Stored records
++++

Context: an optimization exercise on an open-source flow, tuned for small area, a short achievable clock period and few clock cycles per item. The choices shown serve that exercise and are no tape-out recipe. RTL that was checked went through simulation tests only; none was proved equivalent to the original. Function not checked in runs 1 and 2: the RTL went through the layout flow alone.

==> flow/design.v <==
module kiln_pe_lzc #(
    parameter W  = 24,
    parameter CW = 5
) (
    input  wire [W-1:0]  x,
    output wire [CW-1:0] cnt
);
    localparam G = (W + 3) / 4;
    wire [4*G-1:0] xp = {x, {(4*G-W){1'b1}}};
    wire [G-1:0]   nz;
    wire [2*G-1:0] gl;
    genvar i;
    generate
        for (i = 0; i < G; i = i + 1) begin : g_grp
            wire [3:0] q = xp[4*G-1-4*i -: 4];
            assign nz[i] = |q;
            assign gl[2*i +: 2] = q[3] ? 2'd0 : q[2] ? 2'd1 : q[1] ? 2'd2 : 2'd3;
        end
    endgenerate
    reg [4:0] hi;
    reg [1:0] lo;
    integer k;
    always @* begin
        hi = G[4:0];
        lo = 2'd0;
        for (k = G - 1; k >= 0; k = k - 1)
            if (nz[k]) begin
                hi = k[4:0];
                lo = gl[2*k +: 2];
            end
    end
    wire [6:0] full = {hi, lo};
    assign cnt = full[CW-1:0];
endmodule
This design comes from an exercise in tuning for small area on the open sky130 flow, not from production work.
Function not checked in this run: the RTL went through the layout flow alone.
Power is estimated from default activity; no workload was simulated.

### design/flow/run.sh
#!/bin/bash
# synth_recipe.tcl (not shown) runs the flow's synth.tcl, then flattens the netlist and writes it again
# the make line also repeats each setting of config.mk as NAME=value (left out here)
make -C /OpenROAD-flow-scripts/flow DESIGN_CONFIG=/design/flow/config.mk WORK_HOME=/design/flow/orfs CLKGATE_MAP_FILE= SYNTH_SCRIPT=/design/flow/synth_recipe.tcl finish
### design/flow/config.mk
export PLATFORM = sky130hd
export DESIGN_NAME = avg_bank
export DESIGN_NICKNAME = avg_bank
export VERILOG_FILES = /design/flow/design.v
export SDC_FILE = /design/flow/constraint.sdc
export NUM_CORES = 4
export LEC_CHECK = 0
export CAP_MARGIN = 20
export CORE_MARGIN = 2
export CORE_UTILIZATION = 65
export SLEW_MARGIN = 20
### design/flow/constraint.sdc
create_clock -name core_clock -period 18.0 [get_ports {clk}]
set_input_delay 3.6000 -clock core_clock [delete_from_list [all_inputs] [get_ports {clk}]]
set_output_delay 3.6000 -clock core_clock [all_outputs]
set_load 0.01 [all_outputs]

++++

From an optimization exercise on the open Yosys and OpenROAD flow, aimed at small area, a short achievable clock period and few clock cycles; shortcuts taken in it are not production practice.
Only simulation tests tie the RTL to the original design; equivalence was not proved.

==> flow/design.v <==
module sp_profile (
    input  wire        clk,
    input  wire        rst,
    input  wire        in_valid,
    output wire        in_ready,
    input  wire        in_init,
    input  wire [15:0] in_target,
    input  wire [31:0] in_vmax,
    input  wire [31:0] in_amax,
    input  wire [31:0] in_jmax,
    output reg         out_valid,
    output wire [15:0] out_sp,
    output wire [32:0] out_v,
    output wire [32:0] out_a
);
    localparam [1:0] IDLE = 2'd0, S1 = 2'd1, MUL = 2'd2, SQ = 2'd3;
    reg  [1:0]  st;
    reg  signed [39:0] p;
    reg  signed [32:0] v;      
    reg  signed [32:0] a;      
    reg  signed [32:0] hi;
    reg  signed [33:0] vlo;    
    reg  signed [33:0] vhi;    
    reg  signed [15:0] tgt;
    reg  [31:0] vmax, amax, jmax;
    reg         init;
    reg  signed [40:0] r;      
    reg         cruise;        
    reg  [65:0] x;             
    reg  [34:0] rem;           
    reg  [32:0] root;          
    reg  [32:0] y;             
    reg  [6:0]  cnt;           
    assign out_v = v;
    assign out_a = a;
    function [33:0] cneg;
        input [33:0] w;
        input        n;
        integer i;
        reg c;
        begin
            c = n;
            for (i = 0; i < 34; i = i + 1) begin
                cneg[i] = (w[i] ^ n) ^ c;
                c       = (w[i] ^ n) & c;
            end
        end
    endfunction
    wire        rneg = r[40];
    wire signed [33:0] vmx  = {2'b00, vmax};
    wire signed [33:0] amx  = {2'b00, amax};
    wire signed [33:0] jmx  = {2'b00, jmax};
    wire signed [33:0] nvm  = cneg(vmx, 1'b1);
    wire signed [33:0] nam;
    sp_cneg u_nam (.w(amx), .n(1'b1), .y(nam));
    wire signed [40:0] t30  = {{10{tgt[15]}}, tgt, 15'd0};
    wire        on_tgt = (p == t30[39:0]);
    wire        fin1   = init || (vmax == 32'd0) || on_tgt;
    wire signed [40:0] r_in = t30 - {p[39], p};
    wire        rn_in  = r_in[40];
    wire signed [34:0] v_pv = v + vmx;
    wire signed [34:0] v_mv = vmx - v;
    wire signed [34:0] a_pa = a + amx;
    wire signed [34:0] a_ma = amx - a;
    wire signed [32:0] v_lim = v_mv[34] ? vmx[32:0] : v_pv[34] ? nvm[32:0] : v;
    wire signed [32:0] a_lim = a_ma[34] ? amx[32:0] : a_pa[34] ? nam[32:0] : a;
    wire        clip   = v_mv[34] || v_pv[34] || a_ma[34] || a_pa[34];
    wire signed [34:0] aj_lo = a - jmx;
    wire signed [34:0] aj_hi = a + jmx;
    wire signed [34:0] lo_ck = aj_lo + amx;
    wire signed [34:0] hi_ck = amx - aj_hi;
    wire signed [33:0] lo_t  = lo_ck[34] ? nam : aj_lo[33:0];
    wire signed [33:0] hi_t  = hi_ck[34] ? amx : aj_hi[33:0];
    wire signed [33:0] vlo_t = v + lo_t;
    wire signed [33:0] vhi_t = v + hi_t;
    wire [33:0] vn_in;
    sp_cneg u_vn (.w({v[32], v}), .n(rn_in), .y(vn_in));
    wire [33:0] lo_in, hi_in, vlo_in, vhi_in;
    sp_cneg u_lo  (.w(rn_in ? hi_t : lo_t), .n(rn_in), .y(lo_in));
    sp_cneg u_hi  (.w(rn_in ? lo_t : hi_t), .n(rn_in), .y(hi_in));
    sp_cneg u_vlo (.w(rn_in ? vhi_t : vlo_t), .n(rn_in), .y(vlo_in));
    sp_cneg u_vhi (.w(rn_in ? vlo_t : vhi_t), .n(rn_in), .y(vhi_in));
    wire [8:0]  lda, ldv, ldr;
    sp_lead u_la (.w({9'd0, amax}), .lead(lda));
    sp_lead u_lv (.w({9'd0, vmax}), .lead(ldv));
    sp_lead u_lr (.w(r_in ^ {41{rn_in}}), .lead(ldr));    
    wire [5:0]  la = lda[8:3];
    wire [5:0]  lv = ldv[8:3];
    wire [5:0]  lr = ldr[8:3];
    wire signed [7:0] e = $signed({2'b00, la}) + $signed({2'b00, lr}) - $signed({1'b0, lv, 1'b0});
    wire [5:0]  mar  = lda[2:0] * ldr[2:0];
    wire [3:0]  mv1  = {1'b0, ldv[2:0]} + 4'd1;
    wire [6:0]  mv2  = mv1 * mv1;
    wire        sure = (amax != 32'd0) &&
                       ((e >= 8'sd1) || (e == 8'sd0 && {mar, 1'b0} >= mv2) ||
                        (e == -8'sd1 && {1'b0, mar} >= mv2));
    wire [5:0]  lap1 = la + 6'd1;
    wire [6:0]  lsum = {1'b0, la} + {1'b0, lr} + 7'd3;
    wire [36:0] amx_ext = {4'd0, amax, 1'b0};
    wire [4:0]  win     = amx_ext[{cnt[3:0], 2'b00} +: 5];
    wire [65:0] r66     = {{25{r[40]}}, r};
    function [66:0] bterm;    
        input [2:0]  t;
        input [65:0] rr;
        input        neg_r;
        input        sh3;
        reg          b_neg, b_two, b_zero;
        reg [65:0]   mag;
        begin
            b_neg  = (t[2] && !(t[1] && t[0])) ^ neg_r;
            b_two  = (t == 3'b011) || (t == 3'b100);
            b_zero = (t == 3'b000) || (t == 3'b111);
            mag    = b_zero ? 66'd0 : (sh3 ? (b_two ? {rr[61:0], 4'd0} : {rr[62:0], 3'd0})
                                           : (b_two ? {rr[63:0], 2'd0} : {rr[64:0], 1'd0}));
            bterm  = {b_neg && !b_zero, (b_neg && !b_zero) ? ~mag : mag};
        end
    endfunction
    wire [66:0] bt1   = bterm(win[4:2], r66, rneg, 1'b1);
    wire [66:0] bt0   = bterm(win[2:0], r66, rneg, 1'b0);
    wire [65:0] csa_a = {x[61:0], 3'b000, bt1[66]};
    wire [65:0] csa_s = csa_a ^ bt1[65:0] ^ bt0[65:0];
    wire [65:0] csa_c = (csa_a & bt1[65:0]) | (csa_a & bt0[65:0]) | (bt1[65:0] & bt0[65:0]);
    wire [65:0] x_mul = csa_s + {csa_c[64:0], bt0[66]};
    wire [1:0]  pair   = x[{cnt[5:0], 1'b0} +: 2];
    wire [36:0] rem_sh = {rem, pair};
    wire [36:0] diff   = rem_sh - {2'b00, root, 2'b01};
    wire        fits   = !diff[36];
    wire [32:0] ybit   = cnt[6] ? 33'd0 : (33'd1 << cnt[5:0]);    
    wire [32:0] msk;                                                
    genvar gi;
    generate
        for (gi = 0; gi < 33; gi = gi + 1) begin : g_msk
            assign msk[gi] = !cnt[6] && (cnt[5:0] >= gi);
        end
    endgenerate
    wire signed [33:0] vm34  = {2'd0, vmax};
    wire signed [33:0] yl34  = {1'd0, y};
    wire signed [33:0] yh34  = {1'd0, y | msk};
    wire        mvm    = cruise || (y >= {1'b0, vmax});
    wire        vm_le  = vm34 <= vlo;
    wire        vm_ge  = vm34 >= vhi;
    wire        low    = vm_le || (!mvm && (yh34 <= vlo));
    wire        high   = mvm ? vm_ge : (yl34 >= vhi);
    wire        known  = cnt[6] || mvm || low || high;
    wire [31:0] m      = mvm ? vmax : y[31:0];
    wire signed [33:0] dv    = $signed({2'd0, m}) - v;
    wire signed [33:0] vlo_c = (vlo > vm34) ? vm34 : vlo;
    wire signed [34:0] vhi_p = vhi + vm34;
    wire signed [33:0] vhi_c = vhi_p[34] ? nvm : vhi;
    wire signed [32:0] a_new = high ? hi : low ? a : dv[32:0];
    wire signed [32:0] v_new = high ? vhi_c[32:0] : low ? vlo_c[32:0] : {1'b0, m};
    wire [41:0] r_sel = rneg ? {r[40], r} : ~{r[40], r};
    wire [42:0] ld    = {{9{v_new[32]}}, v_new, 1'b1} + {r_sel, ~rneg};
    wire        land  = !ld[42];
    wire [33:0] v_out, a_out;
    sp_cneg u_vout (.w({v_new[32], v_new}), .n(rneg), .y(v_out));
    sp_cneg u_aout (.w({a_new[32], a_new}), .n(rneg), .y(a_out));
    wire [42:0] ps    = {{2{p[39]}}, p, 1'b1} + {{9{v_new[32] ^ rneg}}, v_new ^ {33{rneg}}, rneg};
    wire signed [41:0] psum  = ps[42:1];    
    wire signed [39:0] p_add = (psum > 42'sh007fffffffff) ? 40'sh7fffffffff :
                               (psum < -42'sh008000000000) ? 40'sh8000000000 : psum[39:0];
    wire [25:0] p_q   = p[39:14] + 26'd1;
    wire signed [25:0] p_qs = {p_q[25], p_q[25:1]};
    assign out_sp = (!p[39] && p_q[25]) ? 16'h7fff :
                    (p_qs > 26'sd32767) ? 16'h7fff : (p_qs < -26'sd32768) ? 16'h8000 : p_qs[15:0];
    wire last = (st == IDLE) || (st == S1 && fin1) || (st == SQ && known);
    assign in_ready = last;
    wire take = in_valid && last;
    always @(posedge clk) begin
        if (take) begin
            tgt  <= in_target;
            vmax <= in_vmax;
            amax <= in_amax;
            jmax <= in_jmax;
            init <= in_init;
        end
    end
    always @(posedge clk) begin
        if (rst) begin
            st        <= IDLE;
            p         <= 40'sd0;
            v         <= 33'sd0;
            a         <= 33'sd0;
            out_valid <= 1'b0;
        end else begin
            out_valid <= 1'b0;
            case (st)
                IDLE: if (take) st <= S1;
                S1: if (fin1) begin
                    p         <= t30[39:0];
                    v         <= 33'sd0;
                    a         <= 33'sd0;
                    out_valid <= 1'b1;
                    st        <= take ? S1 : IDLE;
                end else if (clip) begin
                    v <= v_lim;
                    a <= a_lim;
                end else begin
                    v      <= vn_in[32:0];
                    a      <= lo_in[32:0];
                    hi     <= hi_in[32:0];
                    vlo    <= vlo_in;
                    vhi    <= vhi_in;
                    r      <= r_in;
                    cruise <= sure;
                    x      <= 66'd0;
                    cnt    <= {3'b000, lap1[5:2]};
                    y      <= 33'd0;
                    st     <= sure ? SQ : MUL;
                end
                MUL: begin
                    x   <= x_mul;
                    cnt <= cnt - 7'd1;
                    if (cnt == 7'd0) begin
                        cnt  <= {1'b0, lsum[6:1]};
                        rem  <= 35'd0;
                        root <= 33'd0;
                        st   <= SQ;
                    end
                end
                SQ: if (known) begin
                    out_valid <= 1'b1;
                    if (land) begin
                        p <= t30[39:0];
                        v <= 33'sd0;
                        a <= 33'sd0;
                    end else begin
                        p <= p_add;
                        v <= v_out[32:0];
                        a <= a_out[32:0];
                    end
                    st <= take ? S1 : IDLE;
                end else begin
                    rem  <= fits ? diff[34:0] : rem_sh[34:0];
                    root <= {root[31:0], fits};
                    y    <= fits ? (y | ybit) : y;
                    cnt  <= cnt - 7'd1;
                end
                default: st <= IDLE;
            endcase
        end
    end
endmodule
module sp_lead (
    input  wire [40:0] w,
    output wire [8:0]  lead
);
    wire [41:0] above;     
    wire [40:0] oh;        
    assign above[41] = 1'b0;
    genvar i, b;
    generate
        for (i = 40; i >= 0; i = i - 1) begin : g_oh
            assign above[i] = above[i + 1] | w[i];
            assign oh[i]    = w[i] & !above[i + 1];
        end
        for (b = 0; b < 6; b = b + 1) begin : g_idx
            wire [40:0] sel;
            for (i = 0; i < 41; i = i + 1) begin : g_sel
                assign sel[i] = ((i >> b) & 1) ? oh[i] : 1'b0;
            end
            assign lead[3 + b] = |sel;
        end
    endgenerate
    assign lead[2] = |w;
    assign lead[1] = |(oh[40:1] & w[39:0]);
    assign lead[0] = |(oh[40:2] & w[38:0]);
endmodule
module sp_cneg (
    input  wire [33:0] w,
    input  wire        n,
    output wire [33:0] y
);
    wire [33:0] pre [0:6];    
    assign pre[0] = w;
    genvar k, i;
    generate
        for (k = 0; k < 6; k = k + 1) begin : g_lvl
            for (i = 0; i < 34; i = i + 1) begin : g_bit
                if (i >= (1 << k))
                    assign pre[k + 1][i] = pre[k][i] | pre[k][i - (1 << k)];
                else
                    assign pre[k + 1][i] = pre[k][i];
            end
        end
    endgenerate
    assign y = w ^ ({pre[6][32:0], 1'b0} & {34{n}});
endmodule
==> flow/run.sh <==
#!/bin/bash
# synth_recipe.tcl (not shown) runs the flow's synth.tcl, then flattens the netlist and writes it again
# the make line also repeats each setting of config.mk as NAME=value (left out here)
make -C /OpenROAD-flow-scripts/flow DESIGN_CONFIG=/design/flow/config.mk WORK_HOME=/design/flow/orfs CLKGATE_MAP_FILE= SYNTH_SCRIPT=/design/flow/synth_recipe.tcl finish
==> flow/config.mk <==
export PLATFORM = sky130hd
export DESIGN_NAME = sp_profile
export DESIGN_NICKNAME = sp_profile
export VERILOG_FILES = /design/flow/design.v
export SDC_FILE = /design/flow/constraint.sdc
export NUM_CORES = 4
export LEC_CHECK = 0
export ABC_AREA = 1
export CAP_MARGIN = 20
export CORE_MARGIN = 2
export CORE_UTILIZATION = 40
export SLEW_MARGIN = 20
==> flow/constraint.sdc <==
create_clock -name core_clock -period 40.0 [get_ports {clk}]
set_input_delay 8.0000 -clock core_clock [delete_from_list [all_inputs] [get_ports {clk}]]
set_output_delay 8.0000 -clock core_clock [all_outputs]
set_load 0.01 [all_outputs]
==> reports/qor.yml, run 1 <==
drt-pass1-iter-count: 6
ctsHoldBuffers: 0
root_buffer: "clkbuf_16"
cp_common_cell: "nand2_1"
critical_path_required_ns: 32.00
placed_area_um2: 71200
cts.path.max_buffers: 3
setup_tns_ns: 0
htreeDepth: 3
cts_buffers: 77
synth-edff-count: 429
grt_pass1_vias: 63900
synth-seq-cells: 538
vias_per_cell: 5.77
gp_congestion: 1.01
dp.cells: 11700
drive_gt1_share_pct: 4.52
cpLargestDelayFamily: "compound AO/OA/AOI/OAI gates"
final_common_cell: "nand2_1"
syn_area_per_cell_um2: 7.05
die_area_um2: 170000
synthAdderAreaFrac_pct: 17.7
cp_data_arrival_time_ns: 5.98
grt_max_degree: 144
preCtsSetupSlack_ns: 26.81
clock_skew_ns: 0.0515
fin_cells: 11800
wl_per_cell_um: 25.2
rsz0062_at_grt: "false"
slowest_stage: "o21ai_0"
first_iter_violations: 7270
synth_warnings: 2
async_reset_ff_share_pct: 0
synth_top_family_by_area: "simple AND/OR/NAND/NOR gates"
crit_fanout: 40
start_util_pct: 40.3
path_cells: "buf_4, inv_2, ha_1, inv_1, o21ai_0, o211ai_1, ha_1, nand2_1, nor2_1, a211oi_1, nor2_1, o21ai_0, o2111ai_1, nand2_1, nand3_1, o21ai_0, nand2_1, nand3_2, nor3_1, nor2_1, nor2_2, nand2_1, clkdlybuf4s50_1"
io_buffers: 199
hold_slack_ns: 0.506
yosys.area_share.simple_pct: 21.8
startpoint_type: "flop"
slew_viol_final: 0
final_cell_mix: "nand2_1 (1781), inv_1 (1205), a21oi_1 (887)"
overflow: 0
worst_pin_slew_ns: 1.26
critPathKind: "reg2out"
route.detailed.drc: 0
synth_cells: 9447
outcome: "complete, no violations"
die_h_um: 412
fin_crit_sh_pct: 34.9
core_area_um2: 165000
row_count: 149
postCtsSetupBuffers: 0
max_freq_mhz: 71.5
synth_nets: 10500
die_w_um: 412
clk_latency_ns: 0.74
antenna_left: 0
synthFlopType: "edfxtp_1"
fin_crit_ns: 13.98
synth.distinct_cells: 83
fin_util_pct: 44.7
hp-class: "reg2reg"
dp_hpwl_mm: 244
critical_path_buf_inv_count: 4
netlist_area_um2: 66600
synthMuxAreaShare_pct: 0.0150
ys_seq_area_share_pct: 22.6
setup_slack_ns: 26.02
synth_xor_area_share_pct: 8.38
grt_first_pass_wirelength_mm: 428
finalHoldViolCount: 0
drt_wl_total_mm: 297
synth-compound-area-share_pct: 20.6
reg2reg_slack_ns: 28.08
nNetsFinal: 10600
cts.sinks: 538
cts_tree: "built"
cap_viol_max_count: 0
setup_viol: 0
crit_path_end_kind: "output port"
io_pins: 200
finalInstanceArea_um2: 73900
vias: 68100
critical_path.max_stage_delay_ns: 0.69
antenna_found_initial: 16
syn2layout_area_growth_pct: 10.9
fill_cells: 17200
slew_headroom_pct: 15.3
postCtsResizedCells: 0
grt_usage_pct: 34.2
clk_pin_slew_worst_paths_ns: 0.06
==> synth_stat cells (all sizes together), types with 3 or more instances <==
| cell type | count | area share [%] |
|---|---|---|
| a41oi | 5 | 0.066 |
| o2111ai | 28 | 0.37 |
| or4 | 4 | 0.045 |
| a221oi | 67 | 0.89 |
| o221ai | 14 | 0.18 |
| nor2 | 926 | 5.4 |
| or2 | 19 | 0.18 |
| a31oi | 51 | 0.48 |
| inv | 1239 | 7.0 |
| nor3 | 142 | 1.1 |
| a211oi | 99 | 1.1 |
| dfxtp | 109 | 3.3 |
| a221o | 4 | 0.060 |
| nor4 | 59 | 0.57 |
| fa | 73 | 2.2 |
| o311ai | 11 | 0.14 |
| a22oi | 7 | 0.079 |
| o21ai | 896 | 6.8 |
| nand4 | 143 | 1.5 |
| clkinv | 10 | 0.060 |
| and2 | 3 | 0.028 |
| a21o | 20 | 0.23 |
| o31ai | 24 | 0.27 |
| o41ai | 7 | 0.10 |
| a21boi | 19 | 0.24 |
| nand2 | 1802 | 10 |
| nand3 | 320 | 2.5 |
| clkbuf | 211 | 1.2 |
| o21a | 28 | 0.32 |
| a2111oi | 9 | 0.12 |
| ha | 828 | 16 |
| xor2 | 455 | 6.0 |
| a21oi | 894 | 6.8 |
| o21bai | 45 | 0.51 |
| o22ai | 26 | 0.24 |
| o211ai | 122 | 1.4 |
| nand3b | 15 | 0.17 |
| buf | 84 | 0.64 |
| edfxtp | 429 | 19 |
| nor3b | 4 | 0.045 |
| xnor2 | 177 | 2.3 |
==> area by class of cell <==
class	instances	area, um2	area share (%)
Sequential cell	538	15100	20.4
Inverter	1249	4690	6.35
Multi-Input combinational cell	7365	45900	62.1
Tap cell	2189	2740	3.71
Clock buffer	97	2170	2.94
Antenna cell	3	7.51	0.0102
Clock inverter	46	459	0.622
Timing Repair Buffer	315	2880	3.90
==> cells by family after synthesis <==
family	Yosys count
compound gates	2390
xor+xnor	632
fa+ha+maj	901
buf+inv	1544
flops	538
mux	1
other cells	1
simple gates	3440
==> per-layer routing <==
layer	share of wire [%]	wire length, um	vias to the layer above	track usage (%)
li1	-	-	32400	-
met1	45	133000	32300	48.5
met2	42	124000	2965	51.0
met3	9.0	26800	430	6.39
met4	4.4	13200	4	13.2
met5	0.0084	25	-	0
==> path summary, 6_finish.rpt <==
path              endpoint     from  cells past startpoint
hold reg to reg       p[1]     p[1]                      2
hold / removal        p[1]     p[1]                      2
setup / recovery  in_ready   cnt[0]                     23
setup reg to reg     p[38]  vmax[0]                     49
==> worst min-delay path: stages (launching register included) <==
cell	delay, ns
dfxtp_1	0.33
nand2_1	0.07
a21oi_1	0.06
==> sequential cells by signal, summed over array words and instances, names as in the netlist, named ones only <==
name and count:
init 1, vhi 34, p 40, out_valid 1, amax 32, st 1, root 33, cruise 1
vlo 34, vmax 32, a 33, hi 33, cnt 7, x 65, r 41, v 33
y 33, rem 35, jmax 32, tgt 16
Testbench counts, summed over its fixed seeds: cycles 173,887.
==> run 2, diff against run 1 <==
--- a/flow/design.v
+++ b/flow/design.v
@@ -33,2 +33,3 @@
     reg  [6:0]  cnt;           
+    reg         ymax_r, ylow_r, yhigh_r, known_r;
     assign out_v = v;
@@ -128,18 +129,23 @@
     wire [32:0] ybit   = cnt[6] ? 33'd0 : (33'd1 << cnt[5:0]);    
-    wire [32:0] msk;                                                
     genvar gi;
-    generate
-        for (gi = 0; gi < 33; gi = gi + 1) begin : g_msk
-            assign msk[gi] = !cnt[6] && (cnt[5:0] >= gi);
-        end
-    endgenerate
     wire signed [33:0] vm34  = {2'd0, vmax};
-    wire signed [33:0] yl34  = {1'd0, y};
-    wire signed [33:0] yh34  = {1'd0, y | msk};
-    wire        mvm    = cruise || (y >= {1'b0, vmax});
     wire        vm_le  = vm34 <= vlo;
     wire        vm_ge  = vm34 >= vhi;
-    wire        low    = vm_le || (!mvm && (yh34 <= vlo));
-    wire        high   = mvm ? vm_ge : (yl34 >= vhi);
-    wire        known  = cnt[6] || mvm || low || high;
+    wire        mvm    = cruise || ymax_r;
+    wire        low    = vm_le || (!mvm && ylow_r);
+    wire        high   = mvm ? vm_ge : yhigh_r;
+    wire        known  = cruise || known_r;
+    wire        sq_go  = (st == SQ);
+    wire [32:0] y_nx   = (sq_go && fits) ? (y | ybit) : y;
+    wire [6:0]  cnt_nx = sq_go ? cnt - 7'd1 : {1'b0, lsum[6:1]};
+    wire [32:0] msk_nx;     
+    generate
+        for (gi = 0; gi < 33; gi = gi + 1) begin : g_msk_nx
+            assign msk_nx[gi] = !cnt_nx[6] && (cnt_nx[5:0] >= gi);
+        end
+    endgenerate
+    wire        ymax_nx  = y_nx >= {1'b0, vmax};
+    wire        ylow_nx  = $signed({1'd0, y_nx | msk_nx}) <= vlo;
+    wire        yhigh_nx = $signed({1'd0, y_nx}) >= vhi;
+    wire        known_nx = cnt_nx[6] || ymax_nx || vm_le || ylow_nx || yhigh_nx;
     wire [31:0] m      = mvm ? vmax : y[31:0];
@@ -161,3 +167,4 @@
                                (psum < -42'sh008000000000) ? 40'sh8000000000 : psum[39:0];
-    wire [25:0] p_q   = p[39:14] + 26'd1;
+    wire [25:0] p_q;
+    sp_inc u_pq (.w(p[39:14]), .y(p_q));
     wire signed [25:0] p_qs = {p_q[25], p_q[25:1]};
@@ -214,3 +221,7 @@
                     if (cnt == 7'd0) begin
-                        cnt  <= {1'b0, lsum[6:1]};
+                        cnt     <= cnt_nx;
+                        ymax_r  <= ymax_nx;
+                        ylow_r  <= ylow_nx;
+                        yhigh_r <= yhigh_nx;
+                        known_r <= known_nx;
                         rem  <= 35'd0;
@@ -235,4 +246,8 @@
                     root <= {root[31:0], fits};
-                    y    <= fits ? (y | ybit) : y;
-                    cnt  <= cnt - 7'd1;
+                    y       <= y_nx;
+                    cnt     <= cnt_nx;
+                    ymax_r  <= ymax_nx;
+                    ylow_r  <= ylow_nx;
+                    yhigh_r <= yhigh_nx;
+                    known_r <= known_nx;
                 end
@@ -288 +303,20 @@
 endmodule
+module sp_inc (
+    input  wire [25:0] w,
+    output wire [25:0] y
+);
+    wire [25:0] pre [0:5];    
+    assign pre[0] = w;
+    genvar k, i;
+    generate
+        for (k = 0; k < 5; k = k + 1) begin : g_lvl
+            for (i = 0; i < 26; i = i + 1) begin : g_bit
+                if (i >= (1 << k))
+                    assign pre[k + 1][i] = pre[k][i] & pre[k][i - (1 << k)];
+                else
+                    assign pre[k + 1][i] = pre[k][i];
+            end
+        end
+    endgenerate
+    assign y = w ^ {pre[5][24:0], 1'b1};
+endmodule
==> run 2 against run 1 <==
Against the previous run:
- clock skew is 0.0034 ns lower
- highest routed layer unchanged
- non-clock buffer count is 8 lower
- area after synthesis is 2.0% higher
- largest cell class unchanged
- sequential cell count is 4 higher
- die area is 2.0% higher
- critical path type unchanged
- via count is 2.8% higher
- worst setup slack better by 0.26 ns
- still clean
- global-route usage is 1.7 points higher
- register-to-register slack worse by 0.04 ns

++++

_Task directions_
Search the records for the string "diff", and copy every line that holds it.

_Solution to this problem_
    wire [36:0] diff   = rem_sh - {2'b00, root, 2'b01};
    wire        fits   = !diff[36];
                    rem  <= fits ? diff[34:0] : rem_sh[34:0];
==> run 2, diff against run 1 <==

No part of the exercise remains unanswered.